> **Prompt**:
Read the entries below and pull out each line with the string "constraint".
Recorded information below:
`src/dpt_map.svh`:
```
`ifndef DPT_MAP_SVH
`define DPT_MAP_SVH
// register byte offsets
`define DPT_CTRL_OFF 8'h00
`define DPT_RELOAD0_OFF 8'h04
`define DPT_RELOAD1_OFF 8'h08
`define DPT_COUNT0_OFF 8'h0C
`define DPT_COUNT1_OFF 8'h10
`define DPT_CLKDIV_OFF 8'h14
// control fields
`define DPT_RUN0_BIT 0
`define DPT_RUN1_BIT 1
`define DPT_PTOE_BIT 2
`define DPT_EVSEL_BIT 3
`define DPT_FASTON_BIT 4
`define DPT_SRCFAST_BIT 5
`define DPT_OUTSEL_BIT 6
`define DPT_CTRL_RST 7'h00
`define DPT_RELOAD_RST 8'hFF
// slow divider default, fast divider default (input clock enables)
`define DPT_SLOWDIV_RST 16'h0BEB
`define DPT_FASTDIV_RST 16'h0018
`endif

```
`src/dpt_pkg.sv`:
```
package dpt_pkg;
  typedef logic [7:0] dpt_count_t;
  typedef enum logic [1:0] {
    DPT_IDLE = 2'b00,
    DPT_RUN = 2'b01,
    DPT_STOPPING = 2'b11
  } dpt_state_e;
endpackage : dpt_pkg

```
`src/dpt_timer.sv`:
```
// Decided for this implementation: the register addresses and the AXI4-Lite interface to the registers.
`timescale 1ns/100ps
`include "dpt_map.svh"
module dpt_timer
  import dpt_pkg::*;
(
  // clock and reset
  input wire logic mclk,
  input wire logic reset_n,
  // axi4-lite write
  input wire logic [7:0] awaddr,
  input wire logic awvalid,
  output logic awready,
  input wire logic [31:0] wdata,
  input wire logic [3:0] wstrb,
  input wire logic wvalid,
  output logic wready,
  output logic [1:0] bresp,
  output logic bvalid,
  input wire logic bready,
  // axi4-lite read
  input wire logic [7:0] araddr,
  input wire logic arvalid,
  output logic arready,
  output logic [31:0] rdata,
  output logic [1:0] rresp,
  output logic rvalid,
  input wire logic rready,
  // external event pin for timer 0
  input wire logic event_pin,
  // outputs
  output logic timer_pulse_signal,
  output logic serial_clock,
  output logic fast_oscillator_on
);
  logic [6:0] ctrl_ff;
  logic [7:0] reload_ff [2];
  dpt_count_t count_ff [2];
  dpt_state_e state_ff [2];
  logic [15:0] slow_div_ff;
  logic [15:0] fast_div_ff;
  logic [15:0] div_cnt_ff;
  logic in_clk_ff;
  logic in_fall;
  logic ev_s1_ff;
  logic ev_s2_ff;
  logic ev_s3_ff;
  logic ev_fall;
  logic [1:0] uflow;
  logic [1:0] timer_pulse_signal_ff;
  logic [3:0] high_latch_ff [2];
  logic aw_ok_ff;
  logic w_ok_ff;
  logic [7:0] aw_addr_ff;
  logic [31:0] w_data_ff;
  logic [3:0] w_strb_ff;
  logic wr_do;
  logic [15:0] nxt_div;

  // write channel capture; address and data accepted in either order
  assign awready = !aw_ok_ff && !bvalid;
  assign wready = !w_ok_ff && !bvalid;
  assign wr_do = aw_ok_ff && w_ok_ff;
  always_ff @(posedge mclk or negedge reset_n)
  begin
    if (!reset_n)
    begin
      aw_ok_ff <= 1'b0;
      w_ok_ff <= 1'b0;
      aw_addr_ff <= 8'h00;
      w_data_ff <= 32'h0;
      w_strb_ff <= 4'h0;
      bvalid <= 1'b0;
    end
    else
    begin
      if (awvalid && awready)
      begin
        aw_ok_ff <= 1'b1;
        aw_addr_ff <= awaddr;
      end
      if (wvalid && wready)
      begin
        w_ok_ff <= 1'b1;
        w_data_ff <= wdata;
        w_strb_ff <= wstrb;
      end
      if (wr_do)
      begin
        aw_ok_ff <= 1'b0;
        w_ok_ff <= 1'b0;
        bvalid <= 1'b1;
      end
      else if (bready)
        bvalid <= 1'b0;
    end
  end
  assign bresp = (aw_addr_ff[7:2] > `DPT_CLKDIV_OFF >> 2) ? 2'b10 : 2'b00;

  // register writes; fast oscillator off after reset
  always_ff @(posedge mclk or negedge reset_n)
  begin
    if (!reset_n)
    begin
      ctrl_ff <= `DPT_CTRL_RST;
      reload_ff[0] <= `DPT_RELOAD_RST;
      reload_ff[1] <= `DPT_RELOAD_RST;
      slow_div_ff <= `DPT_SLOWDIV_RST;
      fast_div_ff <= `DPT_FASTDIV_RST;
    end
    else if (wr_do && w_strb_ff[0])
    begin
      case (aw_addr_ff)
        `DPT_CTRL_OFF: ctrl_ff <= w_data_ff[6:0];
        `DPT_RELOAD0_OFF: reload_ff[0] <= w_data_ff[7:0];
        `DPT_RELOAD1_OFF: reload_ff[1] <= w_data_ff[7:0];
        `DPT_CLKDIV_OFF:
        begin
          slow_div_ff <= w_data_ff[15:0];
          if (w_strb_ff[2])
            fast_div_ff <= w_data_ff[31:16];
        end
        default: ;
      endcase
    end
  end
  // fast source without its oscillator on gives no input clock
  assign fast_oscillator_on = ctrl_ff[`DPT_FASTON_BIT];

  // input clock: divider toggles a square wave; decisions made at its fall
  assign nxt_div = ctrl_ff[`DPT_SRCFAST_BIT] ? fast_div_ff : slow_div_ff;
  always_ff @(posedge mclk or negedge reset_n)
  begin
    if (!reset_n)
    begin
      div_cnt_ff <= 16'h0000;
      in_clk_ff <= 1'b0;
    end
    else if (!ctrl_ff[`DPT_SRCFAST_BIT] || ctrl_ff[`DPT_FASTON_BIT])
    begin
      if (div_cnt_ff >= nxt_div)
      begin
        div_cnt_ff <= 16'h0000;
        in_clk_ff <= !in_clk_ff;
      end
      else
        div_cnt_ff <= div_cnt_ff + 16'h0001;
    end
  end
  assign in_fall = in_clk_ff && (div_cnt_ff >= nxt_div) && (!ctrl_ff[`DPT_SRCFAST_BIT] || ctrl_ff[`DPT_FASTON_BIT]);

  // event pin synchroniser, falling edge as count event
  always_ff @(posedge mclk or negedge reset_n)
  begin
    if (!reset_n)
    begin
      ev_s1_ff <= 1'b0;
      ev_s2_ff <= 1'b0;
      ev_s3_ff <= 1'b0;
    end
    else
    begin
      ev_s1_ff <= event_pin;
      ev_s2_ff <= ev_s1_ff;
      ev_s3_ff <= ev_s2_ff;
    end
  end
  assign ev_fall = ev_s3_ff && !ev_s2_ff;

  // two down counters, identical except that timer 0 can count pin events
  for (genvar i = 0; i < 2; i++)
  begin : g_tmr
    logic tick;
    logic run_req;
    assign run_req = ctrl_ff[i];
    // timer 0 counts pin events when selected; otherwise the input clock
    assign tick = (i == 0 && ctrl_ff[`DPT_EVSEL_BIT]) ? ev_fall : in_fall;
    assign uflow[i] = tick && state_ff[i] != DPT_IDLE && count_ff[i] == 8'h00;
    always_ff @(posedge mclk or negedge reset_n)
    begin
      if (!reset_n)
      begin
        state_ff[i] <= DPT_IDLE;
        count_ff[i] <= 8'h00;
        timer_pulse_signal_ff[i] <= 1'b0;
      end
      else if (tick)
      begin
        case (state_ff[i])
          DPT_IDLE:
          begin
            if (run_req)
              state_ff[i] <= DPT_RUN;
          end
          DPT_RUN:
          begin
            count_ff[i] <= (count_ff[i] == 8'h00) ? reload_ff[i] : count_ff[i] - 8'h01;
            if (count_ff[i] == 8'h00)
              timer_pulse_signal_ff[i] <= !timer_pulse_signal_ff[i];
            if (!run_req)
              state_ff[i] <= DPT_STOPPING;
          end
          DPT_STOPPING:
          begin
            // halt at this decrement
            count_ff[i] <= (count_ff[i] == 8'h00) ? reload_ff[i] : count_ff[i] - 8'h01;
            state_ff[i] <= run_req ? DPT_RUN : DPT_IDLE;
          end
          default: state_ff[i] <= DPT_IDLE;
        endcase
      end
    end
    // high nibble frozen when low nibble read; only timer 0's held nibble can be read back, at offset +1
    always_ff @(posedge mclk or negedge reset_n)
    begin
      if (!reset_n)
        high_latch_ff[i] <= 4'h0;
      else if (arvalid && arready && araddr == (i == 0 ? `DPT_COUNT0_OFF : `DPT_COUNT1_OFF))
        high_latch_ff[i] <= count_ff[i][7:4];
    end
  end

  // pulse output: plain and gate, so an enable change may glitch
  assign timer_pulse_signal = timer_pulse_signal_ff[ctrl_ff[`DPT_OUTSEL_BIT]] & ctrl_ff[`DPT_PTOE_BIT];
  assign serial_clock = timer_pulse_signal_ff[1];

  // read channel
  assign arready = !rvalid;
  always_ff @(posedge mclk or negedge reset_n)
  begin
    if (!reset_n)
    begin
      rvalid <= 1'b0;
      rdata <= 32'h0;
      rresp <= 2'b00;
    end
    else if (arvalid && arready)
    begin
      rvalid <= 1'b1;
      rresp <= 2'b00;
      case (araddr)
        // run bits read 1 until the counter has stopped
        `DPT_CTRL_OFF: rdata <= {25'h0, ctrl_ff[6:2],
                                 ctrl_ff[1] | (state_ff[1] != DPT_IDLE),
                                 ctrl_ff[0] | (state_ff[0] != DPT_IDLE)};
        `DPT_RELOAD0_OFF: rdata <= {24'h0, reload_ff[0]};
        `DPT_RELOAD1_OFF: rdata <= {24'h0, reload_ff[1]};
        // low nibble in [3:0], live high nibble in [7:4]
        `DPT_COUNT0_OFF: rdata <= {24'h0, count_ff[0][7:4], count_ff[0][3:0]};
        `DPT_COUNT1_OFF: rdata <= {24'h0, count_ff[1][7:4], count_ff[1][3:0]};
        `DPT_COUNT0_OFF + 8'h01: rdata <= {28'h0, high_latch_ff[0]};
        `DPT_CLKDIV_OFF: rdata <= {fast_div_ff, slow_div_ff};
        default:
        begin
          rdata <= 32'h0;
          rresp <= 2'b10;
        end
      endcase
    end
    else if (rready)
      rvalid <= 1'b0;
  end

  // stopping with run bit 0 returns to idle on the mclk cycle after a tick
  stop_after_tick_a: assert property (@(posedge mclk) disable iff (!reset_n)
    (g_tmr[0].tick && state_ff[0] == DPT_STOPPING && !ctrl_ff[0]) |=> state_ff[0] == DPT_IDLE)
    else $error("timer0 did not halt at decrement");
  run_sync_a: assert property (@(posedge mclk) disable iff (!reset_n)
    (!g_tmr[0].tick && state_ff[0] == DPT_IDLE) |=> state_ff[0] == DPT_IDLE)
    else $error("timer0 started off input edge");
  run_read_a: assert property (@(posedge mclk) disable iff (!reset_n)
    (rvalid && $past(arvalid && arready && araddr == `DPT_CTRL_OFF) && $past(state_ff[0] != DPT_IDLE))
      |-> rdata[0])
    else $error("run bit read 0 while running");
  fast_off_a: assert property (@(posedge mclk) disable iff (!reset_n)
    $rose(reset_n) |-> !fast_oscillator_on)
    else $error("fast oscillator on after reset");
  no_fast_clk_a: assert property (@(posedge mclk) disable iff (!reset_n)
    (ctrl_ff[`DPT_SRCFAST_BIT] && !ctrl_ff[`DPT_FASTON_BIT]) |-> !in_fall)
    else $error("input clock ran without fast oscillator");
  pulse_gate_a: assert property (@(posedge mclk) disable iff (!reset_n)
    !ctrl_ff[`DPT_PTOE_BIT] |-> !timer_pulse_signal)
    else $error("pulse output not gated");
  count_step_a: assert property (@(posedge mclk) disable iff (!reset_n)
    (g_tmr[1].tick && state_ff[1] == DPT_RUN && count_ff[1] != 8'h00) |=> count_ff[1] == $past(count_ff[1]) - 8'h01)
    else $error("timer1 decrement wrong");
  hold_idle_a: assert property (@(posedge mclk) disable iff (!reset_n)
    state_ff[1] == DPT_IDLE |=> count_ff[1] == $past(count_ff[1]))
    else $error("timer1 counted while stopped");
  read_answer_a: assert property (@(posedge mclk) disable iff (!reset_n)
    (arvalid && arready) |=> rvalid)
    else $error("read answer late");
  uflow_c: cover property (@(posedge mclk) disable iff (!reset_n) uflow[0]);
  evt_c: cover property (@(posedge mclk) disable iff (!reset_n) ctrl_ff[`DPT_EVSEL_BIT] && ev_fall && state_ff[0] != DPT_IDLE);
  stop_c: cover property (@(posedge mclk) disable iff (!reset_n) state_ff[1] == DPT_STOPPING);
  pulse_c: cover property (@(posedge mclk) disable iff (!reset_n) $rose(timer_pulse_signal));
endmodule : dpt_timer

```
`config.mk`:
```
export PLATFORM = sky130hd
export DESIGN_NAME = mtio_top
export DESIGN_NICKNAME = d
export VERILOG_FILES = /design/src/hw/mtio_top.v /design/src/hw/mtio_gr_unit.v
export VERILOG_INCLUDE_DIRS = /design/src /design/src/hw
export SDC_FILE = /design/constraint.sdc
export NUM_CORES = 1
export LEC_CHECK = 0
export BUFFER_PORTS_ARGS = -buffer_cell sky130_fd_sc_hd__buf_2
export CAP_MARGIN = 0
export CORE_AREA = 2 2 118 120
export CTS_CLUSTER_SIZE = 12
export DETAILED_ROUTE_END_ITERATION = 6
export DIE_AREA = 0 0 120 122
export PLACE_DENSITY = 0.93
export SETUP_SLACK_MARGIN = 0.2
export SYNTH_ARGS = -nofsm -noshare
export SYNTH_HDL_FRONTEND = slang
export SYNTH_SLANG_ARGS = --single-unit
```
`constraint.sdc`:
```
create_clock -name clk -period 5.85 [get_ports clk]
set_clock_uncertainty 0.1 [all_clocks]
set_input_delay 1.4625 -clock clk [delete_from_list [all_inputs] [get_ports clk]]
set_output_delay 1.4625 -clock clk [all_outputs]
set_load 0.005 [all_outputs]
```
End of Recorded information.
> **Solved problem**:
export SDC_FILE = /design/constraint.sdc
`constraint.sdc`:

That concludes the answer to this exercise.